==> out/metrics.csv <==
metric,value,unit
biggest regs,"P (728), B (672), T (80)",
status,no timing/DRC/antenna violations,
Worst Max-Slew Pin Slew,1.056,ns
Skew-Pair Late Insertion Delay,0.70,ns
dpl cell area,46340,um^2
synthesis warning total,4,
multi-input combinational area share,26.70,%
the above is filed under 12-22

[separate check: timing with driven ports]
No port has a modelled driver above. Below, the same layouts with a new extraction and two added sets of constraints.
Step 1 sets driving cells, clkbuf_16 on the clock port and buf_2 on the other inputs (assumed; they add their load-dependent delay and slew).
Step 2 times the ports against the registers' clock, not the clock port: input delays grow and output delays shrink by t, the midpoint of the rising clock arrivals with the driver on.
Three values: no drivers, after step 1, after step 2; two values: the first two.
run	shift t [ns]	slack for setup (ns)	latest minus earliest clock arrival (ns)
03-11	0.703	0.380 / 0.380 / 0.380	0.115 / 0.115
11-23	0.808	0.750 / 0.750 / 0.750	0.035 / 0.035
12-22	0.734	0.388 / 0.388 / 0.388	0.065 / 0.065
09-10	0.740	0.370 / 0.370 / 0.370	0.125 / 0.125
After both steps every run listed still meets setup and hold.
Context: an optimization exercise on an open-source flow, tuned for small area. The choices shown serve that exercise and are no tape-out recipe. Only the layout flow was run in this run; the RTL was not checked for function there.

<file path="flow/constraint.sdc">
create_clock -name core_clock -period 10.0 [get_ports {CLK_100MHz}]
set_input_delay 2.0000 -clock core_clock [delete_from_list [all_inputs] [get_ports {CLK_100MHz}]]
set_output_delay 2.0000 -clock core_clock [all_outputs]
set_load 0.01 [all_outputs]
</file>
<file path="flow/standard.sh">
#!/bin/bash
# synth_recipe.tcl (not shown) runs the flow's synth.tcl, then flattens the netlist and writes it again
# the make line also repeats each setting of config.mk as NAME=value (left out here)
make -C /OpenROAD-flow-scripts/flow DESIGN_CONFIG=/design/flow/config.mk WORK_HOME=/design/flow/orfs CLKGATE_MAP_FILE= SYNTH_SCRIPT=/design/flow/synth_recipe.tcl "${@:-finish}"
</file>
<file path="flow/flow/run.sh">
#!/bin/bash
# Own flow: the standard layout, with a synthesis that skips Yosys's full/half
# adder extraction (extract_fa) and maps with ABC's default area-recovering
# script.  Registers, their names and cell types are those of the standard
# synthesis (same RTL passes, same flop mapping); only the combinational
# mapping differs.
set -euo pipefail
W=$PWD
sed "s#SYNTH_SCRIPT=[^ ]*#SYNTH_SCRIPT=$W/flow/synth.tcl#" standard.sh > own_synth.sh
bash own_synth.sh synth > synth_make.log 2>&1
bash standard.sh > layout_make.log 2>&1
</file>
From an optimization exercise on the open Yosys and OpenROAD flow, aimed at small area; shortcuts taken in it are not production practice. In this exercise RTL edits were held to simulation tests only and were not proved equivalent to the original. Power figures rest on the tool's default switching activity, not on a simulated workload.

== garnet ==
Design udp_ip_mac_top, start of the top module:
module udp_ip_mac_top #(
    parameter       LOCAL_MAC = 48'h3C_2B_1A_09_4D_5E,
    parameter       LOCAL_IP  = 32'hC0_A8_01_6E,
    parameter       LOCL_PORT = 16'hF0F0,
    parameter       DEST_MAC  = 48'h04_D9_F5_89_43_66,
    parameter       DEST_IP   = 32'hC0_A8_01_69,
    parameter       DEST_PORT = 16'hA0A0 
)(
    input           rgmii_clk,
    input           rstn,
    input           app_data_in_valid,
    input   [7:0]   app_data_in,      
    input   [15:0]  app_data_length,    
    input           app_data_request, 
    output          udp_send_ack,   
    input           arp_req,
    output          arp_found,
    output          mac_not_exist,
    output          mac_send_end,
    output  [7:0]   udp_rec_rdata ,       
    output  [15:0]  udp_rec_data_length,      
    output          udp_rec_data_valid,        
    output          mac_data_valid,
    output  [7:0]   mac_tx_data,   
    input           rx_en,         
    input   [7:0]   mac_rx_datain
);
Size in the first run: ~3200 flip-flops, ~0.088 sq mm of cells after synthesis.
export LEC_CHECK = 0
export CAP_MARGIN = 20
export CORE_MARGIN = 2
export CORE_UTILIZATION = 55
export GPL_TIMING_DRIVEN = 0
export PLACE_DENSITY = 0.7
export SLEW_MARGIN = 20
create_clock -name core_clock -period 8.0 [get_ports {rgmii_clk}]
standard.sh (not shown) runs the stock make flow with config.mk's settings and CLKGATE_MAP_FILE= SYNTH_SCRIPT=/design/flow/synth_recipe.tcl, a recipe that flattens the netlist after the stock synthesis.
==> flow/flow/run.sh <==
#!/bin/bash
# Layout flow: the standard ORFS flow (standard.sh), with these changes:
#  - synthesis maps adders as plain logic (no full-adder extraction, no
#    Kogge-Stone carry map) and uses an area-oriented ABC script (flow/abc_speed.script)
#  - port buffers are buf_1
#  - CTS builds the tree from clkbuf_8 with up to 18 sinks per cluster and
#    inserts no dummy loads
# Each tool's output stays in ORFS's own logs (orfs/logs); make's output is in
# standard_flow.log in this folder.
set -euo pipefail
WORK=$(pwd)
SX=$WORK/scripts_x
mkdir -p "$SX"
for f in "$FLOW_HOME"/scripts/*; do ln -sf "$f" "$SX/"; done
rm -f "$SX/abc_speed.script"
cp "$WORK/flow/abc_speed.script" "$SX/abc_speed.script"
export CTS_ARGS="-sink_clustering_enable -repair_clock_nets -dont_use_dummy_load -buf_list sky130_fd_sc_hd__clkbuf_8 -sink_clustering_size 22 -sink_clustering_max_diameter 45"
export BUFFER_PORTS_ARGS="-buffer_cell sky130_fd_sc_hd__buf_1"
export MAKEFLAGS="ADDER_MAP_FILE= SYNTH_OPERATIONS_ARGS=-nofsm SCRIPTS_DIR=$SX"
bash standard.sh > "$WORK/standard_flow.log" 2>&1
==> flow/flow/abc_speed.script <==
strash
&get -n
&fraig -x
&put
dc2
strash
dc2
strash
dc2
strash
&get -n
&dch -f
&nf
&dch -f
&nf
&dch -f
&nf
&put
garnet completed end to end with timing, DRC and antenna clean.
What follows belongs to an exercise in optimizing a design on an open flow for a short achievable clock period and few clock cycles; a production flow would make more cautious choices.
Function was checked by simulation only, so behaviour that the tests miss may differ from the original.
Power and IR drop assume default switching activity.

## run.sh

```bash
#!/bin/bash
# synth_recipe.tcl (not shown) runs the flow's synth.tcl, then flattens the netlist and writes it again
# the make line also repeats each setting of config.mk as NAME=value (left out here)
make -C /OpenROAD-flow-scripts/flow DESIGN_CONFIG=/design/flow/config.mk WORK_HOME=/design/flow/orfs CLKGATE_MAP_FILE= SYNTH_SCRIPT=/design/flow/synth_recipe.tcl finish
```

## config.mk

```make
export PLATFORM = sky130hd
export DESIGN_NAME = gpu_core
export DESIGN_NICKNAME = gpu_core
export VERILOG_FILES = /design/flow/design.v
export SDC_FILE = /design/flow/constraint.sdc
export NUM_CORES = 4
export LEC_CHECK = 0
export CAP_MARGIN = 20
export CORE_MARGIN = 2
export CORE_UTILIZATION = 40
export SLEW_MARGIN = 20
```

## constraint.sdc

```tcl
create_clock -name core_clock -period 10.0 [get_ports {clk}]
set_input_delay 2.0000 -clock core_clock [delete_from_list [all_inputs] [get_ports {clk}]]
set_output_delay 2.0000 -clock core_clock [all_outputs]
set_load 0.01 [all_outputs]
```
Background: an optimization exercise with open tools, aiming at small area. Do not read the settings as production practice.
In this exercise RTL edits were held to simulation tests only and were not proved equivalent to the original.
Power is estimated from default activity; no workload was simulated.

--- flow/design.v ---
module snn_top #(
parameter ACT_PER_ADDR = 1,
parameter BW_PER_ACT = 1
)
(
    input                  clk,           
    input                  srstn,         
    input                  encode_input,  
    input                  en_compute_FC1,  
    input                  en_compute_FC2,  
    output sram_wen_a,
    output sram_wen_b,
    output [20:0] sram_addr_a,
    output [9:0] sram_addr_b,
    input [ACT_PER_ADDR*BW_PER_ACT-1:0] sram_rdata_a,
    input [ACT_PER_ADDR*BW_PER_ACT-1:0] sram_rdata_b,
    output [ACT_PER_ADDR*BW_PER_ACT-1:0] sram_wdata_a,
    output [ACT_PER_ADDR*BW_PER_ACT-1:0] sram_wdata_b,
    input [17:0]                              sram_raddr_weight,  
    input [7:0]                               sram_rdata_weight,  
    output                                    en_compute_FC1_finish,
    output                                    en_compute_FC2_finish
);
localparam NW = 99;             
reg  [6*NW-1:0] ring;           
wire [5:0] r_out1 = ring[6*98 +: 6];    
wire [5:0] r_out2 = ring[6*8 +: 6];     
wire       b6_out2 = ring[6*17];        
reg        done1;               
reg        done2;
reg        fc2_go;              
reg [9:0]  i;                   
reg [11:0] z;                   
reg [8:0]  b;                   
reg [3:0]  m;                   
reg        wen_b_r;
reg        d;                   
reg signed [17:0] acc;
wire l2     = done1;
wire active = l2 ? (fc2_go & ~done2) : en_compute_FC1;
wire last   = active & (l2 ? (i == 10'd99) : (i == 10'd783));
wire gate = l2 ? sram_rdata_a[0] : encode_input;
wire signed [17:0] wg = gate ? {{10{sram_rdata_weight[7]}}, sram_rdata_weight} : 18'sd0;
wire signed [17:0] s = acc + wg;
wire spike = l2 ? (s >= 18'sd182) : (s >= 18'sd136);
wire low   = (s <= 18'sd1);
wire [6:0] nv = spike ? (l2 ? 7'd91 : 7'd68) : (low ? 7'd0 : s[7:1]);
wire t0n = ~srstn | (l2 ? (b <= 9'd9) : (z <= 12'd99));
wire [5:0] fb  = l2 ? r_out2 : r_out1;
wire       fb6 = l2 ? b6_out2 : sram_rdata_a[0];
wire [6:0] init = t0n ? 7'd0 : {fb6, fb};
wire load = ~srstn | ~active | last;
always @(posedge clk)
    acc <= load ? {11'd0, init} : s;
wire [5:0] r0_in  = last ? nv[5:0] : fb;
wire       r9_in  = l2 ? (last ? nv[6] : b6_out2) : ring[6*8];
always @(posedge clk)
begin
    ring <= {ring[6*NW-7:6*8+1], r9_in, ring[6*8-1:0], r0_in};
    if (last)
        d <= l2 ? spike : nv[6];
end
always @(posedge clk)
begin
    if (!srstn)
    begin
        done1 <= 0;
        done2 <= 0;
        fc2_go <= 0;
        i <= 0;
        z <= 0;
        b <= 1;
        m <= 0;
        wen_b_r <= 1;
    end
    else
    begin
        fc2_go <= en_compute_FC2;
        i <= (active & ~last) ? i + 10'd1 : 10'd0;
        wen_b_r <= ~(last & l2);
        if (!l2)
        begin
            if (active && i == 10'd1)
            begin
                z <= z + 12'd1;
                if (z == 12'd3500)
                    done1 <= 1;
            end
        end
        else
        begin
            if (!en_compute_FC2)
                z <= 12'd1;
            else if (!done2)
                z <= z + ((i == 10'd98 && !(m[3] && m[0])) ? 12'hF9D : 12'd1);   
            if (last)
                m <= (m[3] && m[0]) ? 4'd0 : m + 4'd1;
            if (!wen_b_r)
            begin
                b <= b + 9'd1;
                if (b == 9'd350)
                    done2 <= 1;
            end
        end
    end
end
wire wr_spk = (i == 10'd0) & (z != 12'd0);
wire wr_b6  = (i == 10'd1) & (z != 12'd0) & (z <= 12'd3400);
assign sram_wen_a   = ~(~done1 & (wr_spk | wr_b6));
assign sram_addr_a  = {9'd0, z + (((i == 10'd1) & ~done1) ? 12'd99 : 12'd0)};
assign sram_wdata_a = d & (i[0] | (ring[5:0] == 6'd4));    
assign sram_wen_b   = wen_b_r;
assign sram_addr_b  = {1'b0, b};
assign sram_wdata_b = d;
assign en_compute_FC1_finish = done1;
assign en_compute_FC2_finish = done2;
endmodule
This design comes from an exercise in tuning for small area and a short achievable clock period on the open sky130 flow, not from production work.
No functional check of the RTL was part of any run shown here.

File: flow/config.mk
export PLATFORM = sky130hd
export DESIGN_NAME = MAC_25
export DESIGN_NICKNAME = MAC_25
export VERILOG_FILES = /design/flow/design.v
export SDC_FILE = /design/flow/constraint.sdc
export NUM_CORES = 4
export LEC_CHECK = 0
export CAP_MARGIN = 20
export CORE_MARGIN = 2
export CORE_UTILIZATION = 40
export SETUP_SLACK_MARGIN = 2.5
export SLEW_MARGIN = 20
File: flow/constraint.sdc
create_clock -name core_clock -period 12.0 [get_ports {sys_clk}]
set_input_delay 2.4000 -clock core_clock [delete_from_list [all_inputs] [get_ports {sys_clk}]]
set_output_delay 2.4000 -clock core_clock [all_outputs]
set_load 0.01 [all_outputs]
File: flow/flow/run.sh
#!/bin/bash
set -euo pipefail
sed 's/yosys synth -nofsm -noshare/yosys synth -nofsm -noshare -noabc/' synth_recipe.tcl > my_synth.tcl
bash standard.sh "SYNTH_SCRIPT=$PWD/my_synth.tcl" "BUFFER_PORTS_ARGS=-buffer_cell sky130_fd_sc_hd__buf_1" finish > standard.log 2>&1
File: flow/design.v
module MAC_25(
    input         sys_clk,
    input         sys_en,
    input         rst_n,
    input  [7:0]  data_in_a,
    input         sign_data_in_a,
    input  [7:0]  data_in_b,
    output [15:0] mul_output,
    output [24:0] mac_output
);
    wire [64:0] pp;
    wire [15:0] ra, rb, prod;
    wire [24:0] acc_next;
    reg  [24:0] acc;
    mac_pp u_pp(.data_in_a(data_in_a), .sign_data_in_a(sign_data_in_a), .data_in_b(data_in_b), .pp(pp));
    mac_tree u_tree(.pp(pp), .ra(ra), .rb(rb));
    mac_cpa u_cpa(.ra(ra), .rb(rb), .prod(prod));
    mac_acc u_acc(.sys_en(sys_en), .acc(acc), .prod(prod), .acc_next(acc_next));
    assign mul_output = prod;
    always @(posedge sys_clk or negedge rst_n) begin
        if (!rst_n)
            acc <= 25'd0;
        else
            acc <= acc_next;
    end
    assign mac_output = acc;
endmodule
module mac_pp(input [7:0] data_in_a, input sign_data_in_a, input [7:0] data_in_b, output [64:0] pp);
    wire [7:0] a = data_in_a;
    wire       t = sign_data_in_a;
    wire       bz = |data_in_b[6:0];
    wire [7:0] bp = {data_in_b[7] & bz, data_in_b[6:0]} ^ {8{t}};
    wire       sel1 = data_in_b[0];
    wire       sel2 = t & ~data_in_b[0];
    wire pp0_0 = (sel1 & a[0]);
    wire pp0_1 = (sel1 & a[1]) | (sel2 & a[0]);
    wire pp0_2 = (sel1 & a[2]) | (sel2 & a[1]);
    wire pp0_3 = (sel1 & a[3]) | (sel2 & a[2]);
    wire pp0_4 = (sel1 & a[4]) | (sel2 & a[3]);
    wire pp0_5 = (sel1 & a[5]) | (sel2 & a[4]);
    wire pp0_6 = (sel1 & a[6]) | (sel2 & a[5]);
    wire pp0_7 = (sel1 & a[7]) | (sel2 & a[6]);
    wire pp0_8 = (sel2 & a[7]);
    wire pp1_0 = a[0] & bp[1];
    wire pp1_1 = a[1] & bp[1];
    wire pp1_2 = a[2] & bp[1];
    wire pp1_3 = a[3] & bp[1];
    wire pp1_4 = a[4] & bp[1];
    wire pp1_5 = a[5] & bp[1];
    wire pp1_6 = a[6] & bp[1];
    wire pp1_7 = a[7] & bp[1];
    wire pp2_0 = a[0] & bp[2];
    wire pp2_1 = a[1] & bp[2];
    wire pp2_2 = a[2] & bp[2];
    wire pp2_3 = a[3] & bp[2];
    wire pp2_4 = a[4] & bp[2];
    wire pp2_5 = a[5] & bp[2];
    wire pp2_6 = a[6] & bp[2];
    wire pp2_7 = a[7] & bp[2];
    wire pp3_0 = a[0] & bp[3];
    wire pp3_1 = a[1] & bp[3];
    wire pp3_2 = a[2] & bp[3];
    wire pp3_3 = a[3] & bp[3];
    wire pp3_4 = a[4] & bp[3];
    wire pp3_5 = a[5] & bp[3];
    wire pp3_6 = a[6] & bp[3];
    wire pp3_7 = a[7] & bp[3];
    wire pp4_0 = a[0] & bp[4];
    wire pp4_1 = a[1] & bp[4];
    wire pp4_2 = a[2] & bp[4];
    wire pp4_3 = a[3] & bp[4];
    wire pp4_4 = a[4] & bp[4];
    wire pp4_5 = a[5] & bp[4];
    wire pp4_6 = a[6] & bp[4];
    wire pp4_7 = a[7] & bp[4];
    wire pp5_0 = a[0] & bp[5];
    wire pp5_1 = a[1] & bp[5];
    wire pp5_2 = a[2] & bp[5];
    wire pp5_3 = a[3] & bp[5];
    wire pp5_4 = a[4] & bp[5];
    wire pp5_5 = a[5] & bp[5];
    wire pp5_6 = a[6] & bp[5];
    wire pp5_7 = a[7] & bp[5];
    wire pp6_0 = a[0] & bp[6];
    wire pp6_1 = a[1] & bp[6];
    wire pp6_2 = a[2] & bp[6];
    wire pp6_3 = a[3] & bp[6];
    wire pp6_4 = a[4] & bp[6];
    wire pp6_5 = a[5] & bp[6];
    wire pp6_6 = a[6] & bp[6];
    wire pp6_7 = a[7] & bp[6];
    wire nbp7 = ~bp[7];
    wire pp7_0 = ~a[0] | nbp7;
    wire pp7_1 = ~a[1] | nbp7;
    wire pp7_2 = ~a[2] | nbp7;
    wire pp7_3 = ~a[3] | nbp7;
    wire pp7_4 = ~a[4] | nbp7;
    wire pp7_5 = ~a[5] | nbp7;
    wire pp7_6 = ~a[6] | nbp7;
    wire pp7_7 = ~a[7] | nbp7;
    assign pp = {pp7_7, pp7_6, pp6_7, pp7_5, pp6_6, pp5_7, pp7_4, pp6_5, pp5_6, pp4_7, pp7_3, pp6_4, pp5_5, pp4_6, pp3_7, pp7_2, pp6_3, pp5_4, pp4_5, pp3_6, pp2_7, pp7_1, pp6_2, pp5_3, pp4_4, pp3_5, pp2_6, pp1_7, pp0_8, pp7_0, pp6_1, pp5_2, pp4_3, pp3_4, pp2_5, pp1_6, pp0_7, pp6_0, pp5_1, pp4_2, pp3_3, pp2_4, pp1_5, pp0_6, pp5_0, pp4_1, pp3_2, pp2_3, pp1_4, pp0_5, pp4_0, pp3_1, pp2_2, pp1_3, pp0_4, pp3_0, pp2_1, pp1_2, pp0_3, pp2_0, pp1_1, pp0_2, pp1_0, pp0_1, pp0_0};
endmodule
What follows belongs to an exercise in optimizing a design on an open flow for small area, a short achievable clock period and few clock cycles per item; a production flow would make more cautious choices. Where RTL was checked, it was by simulation tests only, not by an equivalence proof against the original. Power figures rest on the tool's default switching activity, not on a simulated workload.

==> flow/design.v <==
`default_nettype none
module wb_slave_register #(
    parameter ADDR_WIDTH = 16,
    parameter DATA_WIDTH = 32,
    parameter GRANULE = 8,
    parameter REGISTER_NUM = 16,
    parameter SEL_WIDTH = DATA_WIDTH / GRANULE
) (
    input wire rst_i,
    input wire clk_i,
    input wire [ADDR_WIDTH-1:0] adr_i,
    input wire [DATA_WIDTH-1:0] dat_i,
    output reg [DATA_WIDTH-1:0] dat_o,
    input wire [SEL_WIDTH-1:0] sel_i,
    input wire we_i,
    input wire stb_i,
    output wire ack_o,
    output wire err_o,
    input wire cyc_i
);
    reg [DATA_WIDTH-1:0] register_value [0:REGISTER_NUM-1];
    reg ack;
    reg err;
    wire in_range = (adr_i < REGISTER_NUM);
    wire [3:0] idx = adr_i[3:0];
    wire [REGISTER_NUM-1:0] rsel;
    genvar g, gb;
    generate for (g = 0; g < REGISTER_NUM; g = g + 1) begin : dec
        assign rsel[g] = (idx == g);
    end endgenerate
    wire wr = ack & we_i;
    wire [REGISTER_NUM-1:0] wrow = rsel & {REGISTER_NUM{wr}};
    wire [SEL_WIDTH-1:0] lane_en [0:REGISTER_NUM-1];
    generate for (g = 0; g < REGISTER_NUM; g = g + 1) begin : wen
        for (gb = 0; gb < SEL_WIDTH; gb = gb + 1) begin : lane
            wbr_a21o u_en (.a1(wrow[g]), .a2(sel_i[gb]), .b1(rst_i), .y(lane_en[g][gb]));
        end
    end endgenerate
    wire [DATA_WIDTH-1:0] wdata = dat_i & {DATA_WIDTH{~rst_i}};
    integer i, b;
    always @(posedge clk_i) begin
        for (i = 0; i < REGISTER_NUM; i = i + 1) begin
            for (b = 0; b < SEL_WIDTH; b = b + 1) begin
                if (lane_en[i][b]) begin
                    register_value[i][b*GRANULE+:GRANULE] <= wdata[b*GRANULE+:GRANULE];
                end
            end
        end
    end
    always @(posedge clk_i) begin
        if (rst_i) begin
            ack <= 1'b0;
            err <= 1'b0;
        end else begin
            ack <= stb_i & in_range & ~ack;
            err <= stb_i & ~in_range & ~err;
        end
    end
    wire [DATA_WIDTH-1:0] rdata;
    generate for (gb = 0; gb < DATA_WIDTH; gb = gb + 1) begin : rmux
        wire [5:0] t;
        for (g = 0; g < 5; g = g + 1) begin : grp
            wbr_aoi222 u_t (
                .a1(register_value[3*g][gb]),   .a2(rsel[3*g]),
                .b1(register_value[3*g+1][gb]), .b2(rsel[3*g+1]),
                .c1(register_value[3*g+2][gb]), .c2(rsel[3*g+2]),
                .y(t[g]));
        end
        wbr_nand2 u_t5 (.a(register_value[15][gb]), .b(rsel[15]), .y(t[5]));
        wire n0, n1;
        wbr_nand3 u_n0 (.a(t[0]), .b(t[1]), .c(t[2]), .y(n0));
        wbr_nand3 u_n1 (.a(t[3]), .b(t[4]), .c(t[5]), .y(n1));
        wbr_or2 u_o (.a(n0), .b(n1), .y(rdata[gb]));
    end endgenerate
    always @(posedge clk_i) begin
        dat_o <= rdata;
    end
    assign ack_o = ack;
    assign err_o = err;
endmodule
module wbr_aoi222 (
    input wire a1, input wire a2, input wire b1, input wire b2,
    input wire c1, input wire c2, output wire y
);
    assign y = ~((a1 & a2) | (b1 & b2) | (c1 & c2));
endmodule
module wbr_nand2 (input wire a, input wire b, output wire y);
    assign y = ~(a & b);
endmodule
module wbr_nand3 (input wire a, input wire b, input wire c, output wire y);
    assign y = ~(a & b & c);
endmodule
module wbr_or2 (input wire a, input wire b, output wire y);
    assign y = a | b;
endmodule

- _Exercise objective_
Return each line above where the word "sets" shows up.

- _Exercise output_
No port has a modelled driver above. Below, the same layouts with a new extraction and two added sets of constraints.
Step 1 sets driving cells, clkbuf_16 on the clock port and buf_2 on the other inputs (assumed; they add their load-dependent delay and slew).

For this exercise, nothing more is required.